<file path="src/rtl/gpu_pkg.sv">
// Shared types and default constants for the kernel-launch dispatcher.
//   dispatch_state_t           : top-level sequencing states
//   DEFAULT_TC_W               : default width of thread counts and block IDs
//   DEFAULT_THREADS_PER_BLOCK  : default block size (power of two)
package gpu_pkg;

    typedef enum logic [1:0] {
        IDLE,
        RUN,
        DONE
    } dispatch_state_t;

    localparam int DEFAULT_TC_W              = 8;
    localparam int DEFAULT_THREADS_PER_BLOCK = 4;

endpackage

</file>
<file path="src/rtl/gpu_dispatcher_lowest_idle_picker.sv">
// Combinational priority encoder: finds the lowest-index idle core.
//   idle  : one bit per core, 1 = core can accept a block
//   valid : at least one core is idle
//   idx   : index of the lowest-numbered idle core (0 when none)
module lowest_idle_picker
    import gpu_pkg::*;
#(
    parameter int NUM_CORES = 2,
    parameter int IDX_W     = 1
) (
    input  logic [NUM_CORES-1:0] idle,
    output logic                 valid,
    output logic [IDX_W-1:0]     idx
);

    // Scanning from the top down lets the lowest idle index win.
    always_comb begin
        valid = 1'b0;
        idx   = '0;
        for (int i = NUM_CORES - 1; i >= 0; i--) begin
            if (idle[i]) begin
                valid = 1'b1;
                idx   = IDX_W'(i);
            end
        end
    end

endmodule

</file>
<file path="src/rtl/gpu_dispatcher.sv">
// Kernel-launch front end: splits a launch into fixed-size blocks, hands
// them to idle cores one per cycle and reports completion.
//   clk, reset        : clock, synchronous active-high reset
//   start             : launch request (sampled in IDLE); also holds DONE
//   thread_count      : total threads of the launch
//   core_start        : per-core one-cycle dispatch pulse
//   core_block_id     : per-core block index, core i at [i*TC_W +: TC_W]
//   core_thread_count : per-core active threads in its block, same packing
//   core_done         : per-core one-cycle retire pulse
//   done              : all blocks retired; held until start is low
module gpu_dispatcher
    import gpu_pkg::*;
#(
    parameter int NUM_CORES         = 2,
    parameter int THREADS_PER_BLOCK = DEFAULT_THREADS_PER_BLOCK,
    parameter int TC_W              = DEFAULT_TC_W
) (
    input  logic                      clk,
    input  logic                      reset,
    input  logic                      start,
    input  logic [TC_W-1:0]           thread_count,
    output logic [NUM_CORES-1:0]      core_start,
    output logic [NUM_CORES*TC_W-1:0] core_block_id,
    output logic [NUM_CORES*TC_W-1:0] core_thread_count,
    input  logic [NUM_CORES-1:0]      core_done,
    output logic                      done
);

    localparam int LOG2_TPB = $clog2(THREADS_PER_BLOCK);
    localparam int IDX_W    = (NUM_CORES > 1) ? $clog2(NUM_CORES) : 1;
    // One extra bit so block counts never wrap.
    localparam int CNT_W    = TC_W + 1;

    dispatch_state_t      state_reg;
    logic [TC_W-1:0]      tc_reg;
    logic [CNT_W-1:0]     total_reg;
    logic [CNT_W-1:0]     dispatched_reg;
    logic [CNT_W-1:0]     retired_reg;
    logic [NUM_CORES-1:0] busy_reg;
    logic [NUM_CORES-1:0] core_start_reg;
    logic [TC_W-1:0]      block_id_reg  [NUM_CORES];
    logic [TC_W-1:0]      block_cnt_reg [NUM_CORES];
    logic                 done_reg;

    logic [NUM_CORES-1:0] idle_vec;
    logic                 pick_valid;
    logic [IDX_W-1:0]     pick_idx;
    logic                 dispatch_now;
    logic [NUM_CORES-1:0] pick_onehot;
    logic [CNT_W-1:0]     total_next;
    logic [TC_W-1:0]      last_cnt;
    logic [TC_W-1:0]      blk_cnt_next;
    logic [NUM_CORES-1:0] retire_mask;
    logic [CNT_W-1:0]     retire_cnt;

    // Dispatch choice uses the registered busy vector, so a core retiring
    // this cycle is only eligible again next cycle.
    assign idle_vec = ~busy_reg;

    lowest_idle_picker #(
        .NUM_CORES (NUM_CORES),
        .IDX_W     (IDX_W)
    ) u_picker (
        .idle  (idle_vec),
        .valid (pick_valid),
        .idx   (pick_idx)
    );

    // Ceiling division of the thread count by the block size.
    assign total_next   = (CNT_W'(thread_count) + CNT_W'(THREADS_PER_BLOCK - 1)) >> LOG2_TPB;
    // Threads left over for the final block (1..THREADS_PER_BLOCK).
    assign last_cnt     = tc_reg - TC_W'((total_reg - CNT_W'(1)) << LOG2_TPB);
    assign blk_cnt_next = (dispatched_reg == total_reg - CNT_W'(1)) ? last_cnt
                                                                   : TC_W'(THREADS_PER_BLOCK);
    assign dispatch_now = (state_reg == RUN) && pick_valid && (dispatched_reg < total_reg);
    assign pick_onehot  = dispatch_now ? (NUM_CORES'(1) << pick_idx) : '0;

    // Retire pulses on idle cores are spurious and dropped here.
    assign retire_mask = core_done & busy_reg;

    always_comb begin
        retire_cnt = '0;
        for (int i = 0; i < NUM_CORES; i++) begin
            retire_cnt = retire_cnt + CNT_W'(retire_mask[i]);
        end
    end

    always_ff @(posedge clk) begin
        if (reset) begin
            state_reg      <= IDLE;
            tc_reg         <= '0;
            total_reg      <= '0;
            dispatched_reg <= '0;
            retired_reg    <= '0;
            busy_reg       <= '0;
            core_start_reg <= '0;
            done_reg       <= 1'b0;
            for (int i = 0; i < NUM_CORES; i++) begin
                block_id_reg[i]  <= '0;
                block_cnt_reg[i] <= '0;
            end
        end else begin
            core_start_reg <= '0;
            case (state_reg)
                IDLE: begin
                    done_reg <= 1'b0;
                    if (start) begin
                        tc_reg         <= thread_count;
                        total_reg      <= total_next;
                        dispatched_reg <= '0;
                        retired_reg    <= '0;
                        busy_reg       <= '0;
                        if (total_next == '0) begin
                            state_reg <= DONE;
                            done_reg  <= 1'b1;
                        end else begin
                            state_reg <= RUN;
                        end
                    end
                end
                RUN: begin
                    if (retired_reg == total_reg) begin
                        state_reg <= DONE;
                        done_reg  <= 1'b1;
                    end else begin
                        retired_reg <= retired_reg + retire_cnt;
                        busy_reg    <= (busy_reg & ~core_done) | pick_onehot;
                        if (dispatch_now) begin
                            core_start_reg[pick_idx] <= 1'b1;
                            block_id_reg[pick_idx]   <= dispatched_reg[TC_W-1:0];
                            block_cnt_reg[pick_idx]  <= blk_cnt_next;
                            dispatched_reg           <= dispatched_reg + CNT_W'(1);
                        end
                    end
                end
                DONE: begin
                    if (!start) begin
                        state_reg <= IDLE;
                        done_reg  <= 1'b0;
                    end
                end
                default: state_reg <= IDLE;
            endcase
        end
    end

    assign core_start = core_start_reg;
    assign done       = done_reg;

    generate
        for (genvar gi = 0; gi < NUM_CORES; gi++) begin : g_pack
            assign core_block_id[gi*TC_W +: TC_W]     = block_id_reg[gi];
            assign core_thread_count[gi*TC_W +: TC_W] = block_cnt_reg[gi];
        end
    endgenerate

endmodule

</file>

= = =

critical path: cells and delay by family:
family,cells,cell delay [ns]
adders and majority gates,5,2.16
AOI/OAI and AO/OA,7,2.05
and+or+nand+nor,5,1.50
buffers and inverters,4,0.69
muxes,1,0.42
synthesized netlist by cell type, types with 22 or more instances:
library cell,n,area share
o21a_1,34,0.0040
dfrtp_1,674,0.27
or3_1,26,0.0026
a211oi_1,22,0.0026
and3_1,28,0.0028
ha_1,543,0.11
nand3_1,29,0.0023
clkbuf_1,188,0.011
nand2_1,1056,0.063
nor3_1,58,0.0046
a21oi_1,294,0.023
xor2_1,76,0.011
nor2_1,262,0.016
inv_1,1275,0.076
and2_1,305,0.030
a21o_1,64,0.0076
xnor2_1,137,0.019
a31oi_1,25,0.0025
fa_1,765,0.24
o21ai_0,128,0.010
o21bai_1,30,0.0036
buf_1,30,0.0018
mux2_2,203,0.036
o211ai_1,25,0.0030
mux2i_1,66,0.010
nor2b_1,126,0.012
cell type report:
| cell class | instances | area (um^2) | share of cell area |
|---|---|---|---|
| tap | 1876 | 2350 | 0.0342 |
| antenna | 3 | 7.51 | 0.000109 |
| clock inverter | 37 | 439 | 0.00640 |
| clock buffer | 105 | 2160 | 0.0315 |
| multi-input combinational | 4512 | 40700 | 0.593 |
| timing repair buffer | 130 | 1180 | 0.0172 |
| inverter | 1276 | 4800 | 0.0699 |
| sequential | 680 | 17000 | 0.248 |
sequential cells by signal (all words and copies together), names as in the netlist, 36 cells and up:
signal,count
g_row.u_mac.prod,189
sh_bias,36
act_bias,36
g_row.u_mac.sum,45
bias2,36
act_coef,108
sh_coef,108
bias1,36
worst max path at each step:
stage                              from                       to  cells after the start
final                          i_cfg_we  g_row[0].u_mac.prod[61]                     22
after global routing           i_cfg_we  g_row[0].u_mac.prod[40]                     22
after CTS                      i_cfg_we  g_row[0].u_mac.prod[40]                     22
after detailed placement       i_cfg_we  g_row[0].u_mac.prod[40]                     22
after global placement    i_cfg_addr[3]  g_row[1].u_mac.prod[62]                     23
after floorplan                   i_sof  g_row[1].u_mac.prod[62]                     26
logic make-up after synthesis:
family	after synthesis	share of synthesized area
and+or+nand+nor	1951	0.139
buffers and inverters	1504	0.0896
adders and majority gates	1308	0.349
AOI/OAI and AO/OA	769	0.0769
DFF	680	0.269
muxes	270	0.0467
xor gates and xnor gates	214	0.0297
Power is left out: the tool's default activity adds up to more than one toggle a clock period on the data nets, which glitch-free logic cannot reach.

= = =

WORK REQUIRED:
With the line holding "and3_1,28,0.0028" as the first and the line holding "o21bai_1,30,0.0036" as the last, please transcribe exactly the lines of the material above in that range and nothing else.

ANSWER AREA:
and3_1,28,0.0028
ha_1,543,0.11
nand3_1,29,0.0023
clkbuf_1,188,0.011
nand2_1,1056,0.063
nor3_1,58,0.0046
a21oi_1,294,0.023
xor2_1,76,0.011
nor2_1,262,0.016
inv_1,1275,0.076
and2_1,305,0.030
a21o_1,64,0.0076
xnor2_1,137,0.019
a31oi_1,25,0.0025
fa_1,765,0.24
o21ai_0,128,0.010
o21bai_1,30,0.0036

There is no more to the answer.